FIG 1. — Adjusted pathogenic variant prevalence by affected gene and family cancer history. Marginal distributions from multivariable logistic model, including family cancer history, subtype, and age as covariates. A statistically significant interaction (P < .05) between family cancer history and gene was seen only for *PALB2*.

In our sensitivity analysis of using a breast cancer–focused categorization of family cancer history, the distribution of patients with a family cancer history of both breast and nonbreast cancers (Data Supplement) was similar to the distribution of patients with a family cancer history that we categorized as strong (Table 1). In the Data Supplement, higher PV prevalence with increasing extent of family cancer history (P < .05) was observed for BRCA1, BRCA2, PALB2, and RAD51C. However, in a multivariable model of PV prevalence by gene, adjusted for diagnosis age and breast cancer subtype (Data Supplement), there was no significant interaction between extent of family cancer history and PV prevalence for any gene except PALB2 (P = .012). These modeling results were consistent with those presented in Figure 1, in which we used the strong/moderate categorization of family cancer history.

DISCUSSION

Among 34,865 patients with breast cancer, we found minimal evidence that the extent of family cancer history is differentially associated with PVs across breast cancer susceptibility genes. Although we used a definition of strong family cancer history (eg, male breast cancer and ovarian cancer) on the basis of testing guidelines that were developed primarily for BRCA1/2, PV distribution by family cancer history was fairly uniform in other genes. In a sensitivity analysis that categorized family cancer history differently, as breast cancer versus nonbreast cancer, we obtained very similar results. We conclude that the extent of family cancer history cannot be used to exclude any established breast cancer susceptibility gene (BRCA1, BRCA2, ATM, BARD1, CDH1, CHEK2, NF1, PALB2, PTEN, RAD51C, RAD51D, and TP53) from testing in a woman with breast cancer. This finding is robust to differences in how family cancer history is categorized.

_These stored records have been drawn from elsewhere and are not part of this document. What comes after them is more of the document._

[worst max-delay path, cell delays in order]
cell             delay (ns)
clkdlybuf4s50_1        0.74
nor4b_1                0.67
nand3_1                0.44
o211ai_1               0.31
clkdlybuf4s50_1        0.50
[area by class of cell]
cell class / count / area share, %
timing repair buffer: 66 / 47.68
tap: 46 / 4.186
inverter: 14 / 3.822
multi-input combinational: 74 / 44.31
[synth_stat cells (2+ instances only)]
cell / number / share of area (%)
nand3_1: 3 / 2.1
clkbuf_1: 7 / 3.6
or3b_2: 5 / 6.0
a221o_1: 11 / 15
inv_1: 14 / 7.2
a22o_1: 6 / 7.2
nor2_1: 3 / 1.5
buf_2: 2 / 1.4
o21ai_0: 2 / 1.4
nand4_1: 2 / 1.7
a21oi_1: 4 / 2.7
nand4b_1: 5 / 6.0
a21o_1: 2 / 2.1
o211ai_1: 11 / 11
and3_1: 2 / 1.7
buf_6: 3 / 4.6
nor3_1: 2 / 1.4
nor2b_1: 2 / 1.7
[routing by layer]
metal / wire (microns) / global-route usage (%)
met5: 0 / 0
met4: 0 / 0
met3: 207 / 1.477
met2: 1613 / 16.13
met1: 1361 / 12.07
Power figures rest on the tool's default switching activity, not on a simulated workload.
File: flow/run.sh
#!/bin/bash
# OpenROAD 26Q1-2900-gdf79404cd8, Yosys 0.63+post, stock flow scripts
make -C /OpenROAD-flow-scripts/flow DESIGN_CONFIG=/design/flow/config.mk WORK_HOME=/design/flow/orfs finish
File: flow/config.mk
export PLATFORM = sky130hd
export DESIGN_NAME = Adder
export DESIGN_NICKNAME = Adder
export VERILOG_FILES = /design/flow/design.v
export SDC_FILE = /design/flow/constraint.sdc
export NUM_CORES = 4
export LEC_CHECK = 1
export CORE_AREA = 10 10 94 94
export DIE_AREA = 0 0 104 104
File: flow/constraint.sdc
current_design Adder

set clk_period 18.1
set clk_io_pct 0.2

create_clock -name clk0 -period $clk_period

set non_clock_inputs [all_inputs -no_clocks]
set_input_delay [expr $clk_period * $clk_io_pct] -clock clk0 $non_clock_inputs
set_output_delay [expr $clk_period * $clk_io_pct] -clock clk0 [all_outputs]
File: flow/design.v
module Adder  #(
    parameter PC_WIDTH = 32
) (
	input      [PC_WIDTH-1:0] inA,
	input      [PC_WIDTH-1:0] inB,
	output  [PC_WIDTH-1:0] sum 
	);
assign sum = inA + inB ; 
endmodule
==> qor.tcl <==
set qor(routedWlPerCell_um) 13.76
set qor(core.rowCount) 30
set qor(leakage_nw) 1.176
set qor(grt_first_pass_wirelength_um) 9666
set qor(max_frequency_mhz) 98.08
set qor(final-instance-count-excl-fill) 422
set qor(drv.max_cap_violation_count) 0
set qor(critical-path-max-stage-delay_ns) 0.49
set qor(fp.dieArea_mm2) 0.01082
set qor(seqCellArea_um2) 0
set qor(finalSetupTns_ns) 0
set qor(grt.total_usage_pct) 10.19
set qor(dpl-instance-area_mm2) 0.002781
set qor(ys_area_mm2) 0.001744
set qor(slew_headroom_pct) 64.40
set qor(post_synth_num_cell_types) 50
set qor(io_buffer_count) 96
set qor(drc) 0
set qor(startpoint_type) {input port}
set qor(seq_area_frac_synth_pct) 0
set qor(n_antenna_cell) 0
set qor(min_path_type) {in -> out}
set qor(antenna_found_initial) 0
set qor(setup.worst_path.end_class) {output pin}
set qor(layout_min_cycle_time_ns) 10.20
set qor(vdd_drop_max_v) 0.00001600
set qor(final_max_slew_viol_count) 0
set qor(grt-ovfl-total) 0
set qor(worst_ep_arrival_time_ns) 6.58
set qor(fp-utilization_pct) 25.53
set qor(drt_pass1_iterations) 6
set qor(grt_pass1_vias) 2035
set qor(tightestPinTransition_ns) 0.5206
set qor(cts_resized) 0
set qor(timing.critical_path.cells) {clkdlybuf4s50_1, ha_1, fa_1, a21o_1, a31o_2, nand3_1, o221ai_1, a311oi_1, o21bai_1, xor2_1, clkdlybuf4s50_1}
set qor(timing.critical_path.slowest_stage_cell) {sky130_fd_sc_hd__clkdlybuf4s50_1}
set qor(hpwlAfterDp_um) 5175
set qor(hold_depth) 3
set qor(ys_cells) 241
set qor(drive_gt1_share_pct) 3.067
set qor(data_required_time_at_the_worst_endpoint_ns) 14.48
set qor(crit_fanout) 4
set qor(standard_cell_core_area_mm2) 0.006832
set qor(outcome) {completed}
set qor(routed_wirelength_um) 5807
set qor(hold_violations) 0
set qor(pin_count_of_the_biggest_net_entering_global_routing) 11
set qor(drt-initial-drc-count) 80
set qor(area.growth.synth_to_final_pct) 59.47
set qor(postSynthCellCount) 241
set qor(die_w_um) 104
set qor(lay_top_count) {sky130_fd_sc_hd__clkdlybuf4s50_1}
set qor(pwr_dens_mw_per_mm2) 38.31
set qor(cts_setup_buffers) 0
set qor(setup.worst_path.class) {in -> out}
set qor(mappedNetlistArea_mm2) 0.001744
set qor(cp_common_cell) {sky130_fd_sc_hd__clkdlybuf4s50_1}
set qor(chipHeight_um) 104
set qor(place_inst) 422
set qor(num-clock-buffers) 0
set qor(final_core_utilization_pct) 40.71
set qor(syn-mean-instance-area_um2) 7.237
set qor(yosys_warnings) 0
set qor(post_cts_hold_buffer_count) 0
set qor(warnings) 32
set qor(unrepaired_setup_endpoints_after_global_routing) {false}
set qor(post_route_cell_area_mm2) 0.002781
set qor(finalCritPeriodShare_pct) 56.33
set qor(io_pins) 96
set qor(layout.filler_cells) 708
set qor(mostFrequentLayoutCells) {sky130_fd_sc_hd__clkdlybuf4s50_1, sky130_fd_sc_hd__ha_1, sky130_fd_sc_hd__a21oi_1}
set qor(total_via_count_after_detailed_routing) 2077
set qor(layout.sequential_cells) 0
set qor(ant_nets) 0
set qor(vias_per_cell) 4.922
set qor(timing.hold.ws_ns) 8.280
set qor(timing.final.setup_violations) 0
set qor(place.gp.congestion) 0.8187
[worst max-delay path, delay by kind of cell]
kind                     cells  cell delay (ns)
AND-OR/OR-AND                5             1.19
XOR/XNOR                     1             0.13
adder cells (fa/ha/maj)      2             0.64
buffers and inverters        2             0.89
AND/OR/NAND/NOR              1             0.09
[Yosys cell counts (all sizes together) (2+ instances only)]
master  number  area [um^2]
a211oi       3        22.52
a21o        19        142.6
a21oi       29        145.1
a311oi       3        43.80
a31oi        3        18.77
buf          3        13.76
clkbuf       8        30.03
ha          31        387.9
inv          6        22.52
mux2i        2        20.02
nand2       18        67.56
nand2b       2        12.51
nand3       10        50.05
nand4        8        50.05
nor2        12        45.04
nor3         4        20.02
o211ai       3        22.52
o21a         2        15.01
o21ai       15        78.82
o21bai       5        48.80
o221ai       2        17.52
o311ai       2        17.52
or2          3        18.77
xnor2       13        113.9
xor2        15        131.4
[per-layer routing]
metal,up-vias,part of all wire [%],GRT usage [%]
li1,1092,-,-
met3,0,6.6,2.068
met1,918,49,14.26
met2,67,44,16.67
met5,-,0,0
met4,0,0,0
[worst paths after layout]
path	endpoint	slack, ns	startpoint
worst max-delay path	sum[26]	7.90	inA[0]
worst min-delay path	sum[0]	8.28	inB[0]
[report_power, final]
part / total (W) / internal (W) / switching (W)
clock network: 0 / 0 / 0
registers: 0 / 0 / 0
logic: 0.000107 / 0.0000643 / 0.0000423
[cell families after synthesis]
family / count (synthesis) / share of synthesized area [%]
muxes: 2 / 1.148
buffers and inverters: 17 / 3.802
xor gates and xnor gates: 28 / 14.06
and+or+nand+nor: 65 / 18.29
adders and majority gates: 32 / 23.39
AOI/OAI and AO/OA: 97 / 39.31
[cell type report]
cell class / count / area [um^2] / area share (%)
Tap cell: 96 / 120.1 / 4.318
Multi-Input combinational cell: 224 / 1678 / 60.32
Timing Repair Buffer: 96 / 960.9 / 34.55
Inverter: 6 / 22.52 / 0.8097
[metrics by stage]
step | power, W | setup slack [ns]
4_1_cts | 0.0001084 | 7.884
3_5_place_dp | 0.0001075 | 7.893
3_3_place_gp | 0.0001079 | 7.939
5_1_grt | 0.0001189 | 7.697
6_report | 0.0001066 | 7.904
2_1_floorplan | 0.00005132 | 9.035
Power is estimated from default activity; no workload was simulated.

Notably, racial/ethnic minority patients were more likely than non-Hispanic White patients to have a report of no family cancer history. Potential explanations for this difference might include deficits in family history-taking by clinicians, which would be consistent with known racial/ethnic disparities in hereditary risk assessment referrals and genetic testing receipt,^11,15 and/or higher competing mortality risks related to social determinants of health. Prior work has shown that limited family structure (eg, less information about cancer patterns in a family because of small family size or early deaths from other causes) can lead clinicians to underestimate the likelihood of BRCA1/2 PV carriage,¹⁶ and this may warrant consideration when evaluating diverse patients and families for cancer genetic testing.

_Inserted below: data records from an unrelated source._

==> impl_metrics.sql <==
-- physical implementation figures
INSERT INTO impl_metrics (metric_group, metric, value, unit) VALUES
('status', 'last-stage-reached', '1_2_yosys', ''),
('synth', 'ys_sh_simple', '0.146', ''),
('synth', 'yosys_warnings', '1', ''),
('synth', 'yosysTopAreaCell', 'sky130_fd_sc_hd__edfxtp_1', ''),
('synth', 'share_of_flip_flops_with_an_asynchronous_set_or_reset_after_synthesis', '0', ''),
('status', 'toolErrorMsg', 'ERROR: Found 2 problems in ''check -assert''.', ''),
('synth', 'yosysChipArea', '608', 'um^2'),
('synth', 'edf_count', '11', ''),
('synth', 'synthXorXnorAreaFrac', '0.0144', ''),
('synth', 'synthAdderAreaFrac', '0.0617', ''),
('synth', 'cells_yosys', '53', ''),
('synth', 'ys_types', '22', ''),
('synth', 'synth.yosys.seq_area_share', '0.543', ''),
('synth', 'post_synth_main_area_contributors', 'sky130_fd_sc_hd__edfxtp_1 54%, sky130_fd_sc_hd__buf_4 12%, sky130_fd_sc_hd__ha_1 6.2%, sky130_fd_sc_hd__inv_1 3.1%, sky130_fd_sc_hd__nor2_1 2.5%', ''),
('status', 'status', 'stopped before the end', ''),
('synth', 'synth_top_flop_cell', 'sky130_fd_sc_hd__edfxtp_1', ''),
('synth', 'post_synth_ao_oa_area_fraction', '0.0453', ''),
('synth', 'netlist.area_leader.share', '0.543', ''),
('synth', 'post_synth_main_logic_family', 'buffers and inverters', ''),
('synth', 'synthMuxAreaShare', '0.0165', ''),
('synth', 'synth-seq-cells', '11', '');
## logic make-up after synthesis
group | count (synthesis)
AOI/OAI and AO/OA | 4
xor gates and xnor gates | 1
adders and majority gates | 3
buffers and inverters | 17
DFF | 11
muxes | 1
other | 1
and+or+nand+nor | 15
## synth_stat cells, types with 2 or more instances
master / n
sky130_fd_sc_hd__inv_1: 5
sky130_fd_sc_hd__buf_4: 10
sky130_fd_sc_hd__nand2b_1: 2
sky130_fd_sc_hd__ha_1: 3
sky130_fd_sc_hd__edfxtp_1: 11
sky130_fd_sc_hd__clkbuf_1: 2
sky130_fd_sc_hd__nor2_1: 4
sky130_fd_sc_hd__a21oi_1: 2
===== design/flow/run.sh =====
#!/bin/bash
# OpenROAD 26Q1-2900-gdf79404cd8, Yosys 0.63+post, stock flow scripts
make -C /OpenROAD-flow-scripts/flow DESIGN_CONFIG=/design/flow/config.mk WORK_HOME=/design/flow/orfs finish

===== design/flow/config.mk =====
export PLATFORM = sky130hd
export DESIGN_NAME = computation
export DESIGN_NICKNAME = computation
export VERILOG_FILES = /design/flow/design.v
export SDC_FILE = /design/flow/constraint.sdc
export NUM_CORES = 4
export LEC_CHECK = 1
export CORE_UTILIZATION = 50

===== design/flow/constraint.sdc =====
current_design computation

set clk_period 4.6
set clk_io_pct 0.2

create_clock -name clk0 -period $clk_period [get_ports {clk_i}]

set non_clock_inputs [all_inputs -no_clocks]
set_input_delay [expr $clk_period * $clk_io_pct] -clock clk0 $non_clock_inputs
set_output_delay [expr $clk_period * $clk_io_pct] -clock clk0 [all_outputs]

===== design/flow/design.v =====
module computation # (parameter DATA_SIZE=12,
                      parameter ADDR_SIZE=8)
                     (input clk_i,
                      input rst_i,
                      input [DATA_SIZE-1:0] sample_data_i,
                      input trigger_i,
                      output reg [DATA_SIZE-1:0] volt_max_o,
                      output reg [DATA_SIZE-1:0] volt_min_o,
                      output reg freq_o);
    reg [DATA_SIZE-1:0] max_t;
    reg [DATA_SIZE-1:0] min_t;
    always @ (posedge clk_i or negedge rst_i) begin
        if (!rst_i) begin
            volt_max_o <= 0;
            volt_min_o <= 0;
            max_t <= 0;
            min_t <= 2048;
            freq_o <= 0;
        end else begin
            if (trigger_i) begin
                {volt_max_o, volt_min_o} <= {max_t, min_t};
                max_t <= 0;
                min_t <= 2048;
            end else begin
                if (sample_data_i > max_t) max_t <= sample_data_i;
                if (sample_data_i < min_t) min_t <= sample_data_i;
            end
        end
    end
endmodule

Study limitations include family cancer history collection from genetic test request forms rather than patient self-report; however, there was high concordance with self-reported family cancer history in a subset of patients for whom self-report was available,¹⁴ consistent with prior work.¹² Patients were tested clinically, and thus may not represent untested patients; they resided in two states, which may not represent the entire United States. These limitations are balanced by notable strengths, including a diverse, contemporary sample from population-based SEER registries and detailed genetic results from testing laboratories.

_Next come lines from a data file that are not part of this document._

[design/flow/design.v]
module fifo # (parameter DATA_SIZE=12,
               parameter ADDR_SIZE=8)
              (input w_clk_i,  
               input w_rst_i,
               input r_clk_i,  
               input r_rst_i,
               input w_inc_i,  
               input r_inc_i,  
               input [DATA_SIZE-1:0] w_data_i,
               output [DATA_SIZE-1:0] r_data_o,
               output w_full_o,
               output r_empty_o);
    wire [ADDR_SIZE-1:0] wr_ptr_2;
    wire [ADDR_SIZE-1:0] w_ptr;
    wire [ADDR_SIZE-1:0] w_addr;
    write_ptr #(.ADDR_SIZE(ADDR_SIZE))
        wp (.clk_i(w_clk_i),
            .rst_i(w_rst_i),
            .wr_ptr_2_i(wr_ptr_2),
            .inc_i(w_inc_i),
            .ptr_o(w_ptr),
            .addr_o(w_addr),
            .fifo_full_o(w_full_o));
    wire [ADDR_SIZE-1:0] rw_ptr_2;
    wire [ADDR_SIZE-1:0] r_ptr;
    wire [ADDR_SIZE-1:0] r_addr;
    read_ptr #(.ADDR_SIZE(ADDR_SIZE))
        rp (.clk_i(r_clk_i),
            .rst_i(w_rst_i),
            .rw_ptr_2_i(rw_ptr_2),
            .inc_i(r_inc_i),
            .ptr_o(r_ptr),
            .addr_o(r_addr),
            .fifo_empty_o(r_empty_o));
    fifo_ram #(.DATA_SIZE(DATA_SIZE),
               .ADDR_SIZE(ADDR_SIZE))
        ram (.clk_i(w_clk_i),
             .w_en_i(w_inc_i),
             .w_addr_i(w_addr),
             .w_data(w_data_i),
             .r_addr_i(r_addr),
             .r_data_o(r_data_o));
    sync_pointer #(.ADDR_SIZE(ADDR_SIZE))
        sync_r2w (.clk_i(w_clk_i),
                  .rst_i(w_rst_i),
                  .ptr_i(r_ptr),
                  .ptr_o(wr_ptr_2));
    sync_pointer #(.ADDR_SIZE(ADDR_SIZE))
        sync_w2r (.clk_i(r_clk_i),
                  .rst_i(r_rst_i),
                  .ptr_i(w_ptr),
                  .ptr_o(rw_ptr_2));
endmodule
module fifo_ram # (parameter DATA_SIZE=12,
                   parameter ADDR_SIZE=8)
                  (input clk_i,
                   input w_en_i,
                   input [ADDR_SIZE-1:0] w_addr_i,
                   input [DATA_SIZE-1:0] w_data,
                   input [ADDR_SIZE-1:0] r_addr_i,
                   output [DATA_SIZE-1:0] r_data_o);
    reg [DATA_SIZE-1:0] memory [(2**ADDR_SIZE)-1:0];
    integer i;
    always @ (posedge clk_i) begin
        if (w_en_i)
            memory[w_addr_i] <= w_data;
    end
    assign r_data_o = memory[r_addr_i];
endmodule
module read_ptr #(parameter ADDR_SIZE=8)
                 (input clk_i,
                  input rst_i,
                  input [ADDR_SIZE-1:0] rw_ptr_2_i,
                  input inc_i,  
                  output [ADDR_SIZE-1:0] ptr_o,
                  output [ADDR_SIZE-1:0] addr_o,
                  output fifo_empty_o);
    wire _fifo_empty;
    assign _fifo_empty = (rw_ptr_2_i == bin_cnt);
    assign fifo_empty_o = _fifo_empty;
    reg [ADDR_SIZE-1:0] bin_cnt;
    wire [ADDR_SIZE-1:0] bin_n;
    always @ (posedge clk_i or negedge rst_i) begin
        if (!rst_i) bin_cnt <= 0;
        else bin_cnt <= bin_n;
    end
    assign bin_n = bin_cnt + (~_fifo_empty & inc_i);
    assign ptr_o = bin_cnt;
    assign addr_o = bin_cnt;
endmodule
module sync_pointer # (parameter ADDR_SIZE=8)
                      (input clk_i,
                       input rst_i,
                       input [ADDR_SIZE-1:0] ptr_i,
                       output [ADDR_SIZE-1:0] ptr_o);
     reg [ADDR_SIZE-1:0] ptr_o_1;
     reg [ADDR_SIZE-1:0] ptr_o_2;
     always @ (posedge clk_i or negedge rst_i) begin
        if (!rst_i)
            {ptr_o_2, ptr_o_1} <= 0;
        else
            {ptr_o_2, ptr_o_1} <= {ptr_o_1, ptr_i};
     end
     assign ptr_o = ptr_o_2;
endmodule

Questions remain about the clinical utility of detecting PVs in lower-penetrance genes such as ATM and CHEK2, with uncertainty about optimal breast screening regimens and no gene-specific evidence as yet to support risk-reducing surgery or targeted therapies.^9,17-19 Thus, we recommend pretest counseling about the advantages and disadvantages of including lower-penetrance genes. However, the extent of family cancer history should not be used to estimate that a patient will test positive for a PV in one breast cancer susceptibility gene versus another.

ACKNOWLEDGMENT

The authors thank Lynne S. Penberthy, MD, and Valentina I. Petkov, MD, at the National Cancer Institute; Nicola Schussler at Information Management Services; Delores Bowman, RN, and Rachel Klein, MS, CGC, at Bioreference/GeneDx; Edward Esplin, MD, PhD, and Rebecca Truty, PhD, at Invitae; Holly LaDuca, MS, Virginia Speare, PhD, and Carolyn Horton, MS, at Ambry Genetics; and Jonathan Nelson, BS, and Larry Hardebeck, BS, at Myriad Genetics for their collaboration on the genetic test data linkage to SEER data. Written permission was obtained to include the names of all acknowledged individuals.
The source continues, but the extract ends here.